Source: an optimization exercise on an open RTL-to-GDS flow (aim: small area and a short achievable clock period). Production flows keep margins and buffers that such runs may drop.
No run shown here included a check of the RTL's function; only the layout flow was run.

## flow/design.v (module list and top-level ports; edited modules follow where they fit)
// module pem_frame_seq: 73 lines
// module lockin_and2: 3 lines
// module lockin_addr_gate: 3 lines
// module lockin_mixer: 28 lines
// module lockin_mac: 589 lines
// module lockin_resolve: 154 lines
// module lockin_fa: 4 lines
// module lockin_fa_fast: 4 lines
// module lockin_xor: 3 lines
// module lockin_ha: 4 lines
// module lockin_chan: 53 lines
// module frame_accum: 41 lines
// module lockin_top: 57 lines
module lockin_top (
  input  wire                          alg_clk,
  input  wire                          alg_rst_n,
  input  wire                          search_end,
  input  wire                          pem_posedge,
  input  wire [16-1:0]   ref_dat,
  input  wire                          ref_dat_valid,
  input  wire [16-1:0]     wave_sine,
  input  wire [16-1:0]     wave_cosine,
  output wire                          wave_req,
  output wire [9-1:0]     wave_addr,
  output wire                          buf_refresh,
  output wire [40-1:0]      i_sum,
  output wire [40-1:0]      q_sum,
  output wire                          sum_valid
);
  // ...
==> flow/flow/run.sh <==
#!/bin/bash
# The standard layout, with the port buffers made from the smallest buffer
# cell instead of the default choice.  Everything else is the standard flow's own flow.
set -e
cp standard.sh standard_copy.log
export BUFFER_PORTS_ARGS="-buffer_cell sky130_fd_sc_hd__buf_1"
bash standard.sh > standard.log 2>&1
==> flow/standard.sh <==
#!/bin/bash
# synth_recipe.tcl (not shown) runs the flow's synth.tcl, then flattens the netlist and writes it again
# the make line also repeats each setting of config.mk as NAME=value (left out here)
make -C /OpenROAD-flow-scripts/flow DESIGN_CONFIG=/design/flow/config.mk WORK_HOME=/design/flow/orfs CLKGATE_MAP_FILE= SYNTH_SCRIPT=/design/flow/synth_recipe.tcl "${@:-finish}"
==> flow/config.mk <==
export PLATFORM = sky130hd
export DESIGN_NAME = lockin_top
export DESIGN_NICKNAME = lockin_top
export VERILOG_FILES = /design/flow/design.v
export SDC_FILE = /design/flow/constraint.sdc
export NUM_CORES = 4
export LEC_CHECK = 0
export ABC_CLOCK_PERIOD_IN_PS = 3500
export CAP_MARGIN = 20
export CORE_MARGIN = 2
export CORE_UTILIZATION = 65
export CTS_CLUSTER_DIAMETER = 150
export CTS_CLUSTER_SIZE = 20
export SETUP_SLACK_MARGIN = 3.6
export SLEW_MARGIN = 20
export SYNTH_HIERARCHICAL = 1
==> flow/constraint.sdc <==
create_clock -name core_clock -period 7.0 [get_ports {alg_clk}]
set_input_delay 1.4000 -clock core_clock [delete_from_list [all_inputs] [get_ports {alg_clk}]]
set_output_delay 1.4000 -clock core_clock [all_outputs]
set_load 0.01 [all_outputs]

● ● ● ● ●

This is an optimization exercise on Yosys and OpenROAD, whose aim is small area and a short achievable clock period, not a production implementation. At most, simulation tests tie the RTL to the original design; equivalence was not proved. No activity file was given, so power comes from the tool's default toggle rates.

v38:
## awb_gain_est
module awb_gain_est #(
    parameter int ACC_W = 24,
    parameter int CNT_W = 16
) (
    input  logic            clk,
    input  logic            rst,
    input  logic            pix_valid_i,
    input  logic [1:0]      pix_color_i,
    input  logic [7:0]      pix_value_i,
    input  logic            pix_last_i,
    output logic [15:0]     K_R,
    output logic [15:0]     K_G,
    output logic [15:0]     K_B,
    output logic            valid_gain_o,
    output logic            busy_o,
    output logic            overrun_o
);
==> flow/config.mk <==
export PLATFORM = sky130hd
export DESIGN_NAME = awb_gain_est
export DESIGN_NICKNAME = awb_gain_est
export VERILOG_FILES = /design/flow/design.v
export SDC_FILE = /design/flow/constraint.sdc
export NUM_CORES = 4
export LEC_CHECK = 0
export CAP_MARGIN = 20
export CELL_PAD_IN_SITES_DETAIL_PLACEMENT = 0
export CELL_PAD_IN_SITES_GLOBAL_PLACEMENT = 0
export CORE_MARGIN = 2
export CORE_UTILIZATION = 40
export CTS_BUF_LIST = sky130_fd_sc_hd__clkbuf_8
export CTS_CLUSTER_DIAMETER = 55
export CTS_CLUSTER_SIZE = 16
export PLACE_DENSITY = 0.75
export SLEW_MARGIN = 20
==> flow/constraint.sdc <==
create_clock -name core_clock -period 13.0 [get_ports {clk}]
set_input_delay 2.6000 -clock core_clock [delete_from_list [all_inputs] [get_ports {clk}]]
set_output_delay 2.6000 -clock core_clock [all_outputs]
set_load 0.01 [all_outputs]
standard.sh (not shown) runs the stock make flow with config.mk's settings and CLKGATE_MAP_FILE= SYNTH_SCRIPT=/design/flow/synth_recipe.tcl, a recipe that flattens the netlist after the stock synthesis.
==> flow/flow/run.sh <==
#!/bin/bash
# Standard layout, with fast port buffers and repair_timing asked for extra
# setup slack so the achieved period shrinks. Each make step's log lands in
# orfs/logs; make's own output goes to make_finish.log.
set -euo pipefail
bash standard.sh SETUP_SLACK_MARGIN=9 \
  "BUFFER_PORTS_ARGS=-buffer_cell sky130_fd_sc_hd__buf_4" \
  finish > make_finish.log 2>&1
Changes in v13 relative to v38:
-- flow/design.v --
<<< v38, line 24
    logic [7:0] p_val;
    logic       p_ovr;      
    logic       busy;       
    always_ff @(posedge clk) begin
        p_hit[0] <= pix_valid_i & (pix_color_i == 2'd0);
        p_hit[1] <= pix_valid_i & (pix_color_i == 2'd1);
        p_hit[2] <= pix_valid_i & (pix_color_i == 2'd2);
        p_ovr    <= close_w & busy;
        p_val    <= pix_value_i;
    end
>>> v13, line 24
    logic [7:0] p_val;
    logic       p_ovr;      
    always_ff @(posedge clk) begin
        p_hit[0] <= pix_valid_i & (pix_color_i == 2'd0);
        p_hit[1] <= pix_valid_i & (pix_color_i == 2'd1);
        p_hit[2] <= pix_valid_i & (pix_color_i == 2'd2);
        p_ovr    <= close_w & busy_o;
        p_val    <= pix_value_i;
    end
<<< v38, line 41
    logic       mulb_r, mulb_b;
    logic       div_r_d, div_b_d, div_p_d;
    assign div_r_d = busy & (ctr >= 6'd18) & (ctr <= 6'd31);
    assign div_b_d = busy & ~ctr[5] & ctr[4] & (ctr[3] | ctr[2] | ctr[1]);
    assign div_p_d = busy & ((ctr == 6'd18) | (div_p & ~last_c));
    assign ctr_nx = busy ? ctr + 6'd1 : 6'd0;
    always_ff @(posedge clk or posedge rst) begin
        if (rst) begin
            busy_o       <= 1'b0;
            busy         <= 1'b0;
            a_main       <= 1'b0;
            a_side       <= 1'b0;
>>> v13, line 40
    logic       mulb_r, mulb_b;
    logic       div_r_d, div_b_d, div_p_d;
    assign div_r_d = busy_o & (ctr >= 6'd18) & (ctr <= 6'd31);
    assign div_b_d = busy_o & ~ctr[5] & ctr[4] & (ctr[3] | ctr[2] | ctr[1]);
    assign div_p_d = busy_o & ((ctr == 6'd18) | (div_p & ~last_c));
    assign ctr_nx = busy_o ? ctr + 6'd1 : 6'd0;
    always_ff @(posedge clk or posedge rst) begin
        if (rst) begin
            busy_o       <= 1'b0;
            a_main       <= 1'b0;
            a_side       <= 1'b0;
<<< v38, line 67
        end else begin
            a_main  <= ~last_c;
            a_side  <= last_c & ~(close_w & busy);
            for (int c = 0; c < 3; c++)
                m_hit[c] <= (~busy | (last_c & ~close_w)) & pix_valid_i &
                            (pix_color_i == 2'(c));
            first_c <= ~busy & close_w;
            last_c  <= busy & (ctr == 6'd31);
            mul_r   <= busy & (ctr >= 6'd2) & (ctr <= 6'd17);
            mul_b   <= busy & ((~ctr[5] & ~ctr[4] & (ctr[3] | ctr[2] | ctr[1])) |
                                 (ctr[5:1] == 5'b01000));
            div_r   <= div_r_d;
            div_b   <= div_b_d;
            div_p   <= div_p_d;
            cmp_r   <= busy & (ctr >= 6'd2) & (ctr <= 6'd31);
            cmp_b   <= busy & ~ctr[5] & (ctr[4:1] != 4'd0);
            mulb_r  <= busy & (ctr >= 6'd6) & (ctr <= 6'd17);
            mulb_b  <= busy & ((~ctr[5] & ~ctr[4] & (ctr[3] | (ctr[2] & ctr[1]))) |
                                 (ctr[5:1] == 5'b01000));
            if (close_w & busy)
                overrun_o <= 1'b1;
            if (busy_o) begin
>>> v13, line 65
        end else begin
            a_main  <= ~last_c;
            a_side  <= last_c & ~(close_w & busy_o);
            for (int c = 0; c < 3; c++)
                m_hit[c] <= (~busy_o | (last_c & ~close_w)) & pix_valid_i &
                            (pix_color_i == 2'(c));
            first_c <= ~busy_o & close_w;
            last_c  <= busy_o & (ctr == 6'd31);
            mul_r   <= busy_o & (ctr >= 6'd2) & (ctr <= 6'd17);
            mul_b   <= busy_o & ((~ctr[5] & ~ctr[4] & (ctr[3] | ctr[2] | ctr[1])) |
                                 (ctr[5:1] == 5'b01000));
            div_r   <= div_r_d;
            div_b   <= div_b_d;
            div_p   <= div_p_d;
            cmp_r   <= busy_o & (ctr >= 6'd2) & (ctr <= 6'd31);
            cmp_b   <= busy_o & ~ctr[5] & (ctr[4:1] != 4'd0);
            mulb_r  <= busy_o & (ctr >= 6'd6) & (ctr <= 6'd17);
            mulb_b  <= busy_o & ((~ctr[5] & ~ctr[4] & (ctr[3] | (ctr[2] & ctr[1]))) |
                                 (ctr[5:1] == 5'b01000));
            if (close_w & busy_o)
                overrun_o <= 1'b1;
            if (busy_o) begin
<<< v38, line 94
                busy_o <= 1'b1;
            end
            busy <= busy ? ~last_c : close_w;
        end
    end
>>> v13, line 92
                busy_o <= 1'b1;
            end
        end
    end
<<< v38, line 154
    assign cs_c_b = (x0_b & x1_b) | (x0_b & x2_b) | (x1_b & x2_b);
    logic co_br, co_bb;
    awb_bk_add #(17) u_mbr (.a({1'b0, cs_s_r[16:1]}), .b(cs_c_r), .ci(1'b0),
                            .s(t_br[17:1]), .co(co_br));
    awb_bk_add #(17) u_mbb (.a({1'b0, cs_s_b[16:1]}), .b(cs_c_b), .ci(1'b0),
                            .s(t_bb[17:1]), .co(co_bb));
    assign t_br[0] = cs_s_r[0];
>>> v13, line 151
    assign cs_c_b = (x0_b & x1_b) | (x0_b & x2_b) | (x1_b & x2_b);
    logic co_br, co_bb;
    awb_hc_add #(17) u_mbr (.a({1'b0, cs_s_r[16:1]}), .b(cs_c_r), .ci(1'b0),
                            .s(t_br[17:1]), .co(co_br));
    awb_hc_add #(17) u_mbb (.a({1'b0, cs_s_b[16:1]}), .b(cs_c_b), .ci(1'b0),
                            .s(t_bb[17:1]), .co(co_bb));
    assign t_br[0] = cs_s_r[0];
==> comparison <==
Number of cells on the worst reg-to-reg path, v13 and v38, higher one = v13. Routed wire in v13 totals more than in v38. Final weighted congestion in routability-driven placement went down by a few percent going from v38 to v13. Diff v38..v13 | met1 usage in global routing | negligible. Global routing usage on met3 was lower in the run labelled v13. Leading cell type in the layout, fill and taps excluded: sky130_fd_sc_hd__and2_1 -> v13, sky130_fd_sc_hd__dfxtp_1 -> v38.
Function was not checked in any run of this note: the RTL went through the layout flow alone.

● ● ● ● ●

* Your objective *
Start with the line above that contains "Source: an optimization" and stop after the line that contains "lockin_xor: 3 lines". Output those lines exactly, and only those.

* Written response *
Source: an optimization exercise on an open RTL-to-GDS flow (aim: small area and a short achievable clock period). Production flows keep margins and buffers that such runs may drop.
No run shown here included a check of the RTL's function; only the layout flow was run.

## flow/design.v (module list and top-level ports; edited modules follow where they fit)
// module pem_frame_seq: 73 lines
// module lockin_and2: 3 lines
// module lockin_addr_gate: 3 lines
// module lockin_mixer: 28 lines
// module lockin_mac: 589 lines
// module lockin_resolve: 154 lines
// module lockin_fa: 4 lines
// module lockin_fa_fast: 4 lines
// module lockin_xor: 3 lines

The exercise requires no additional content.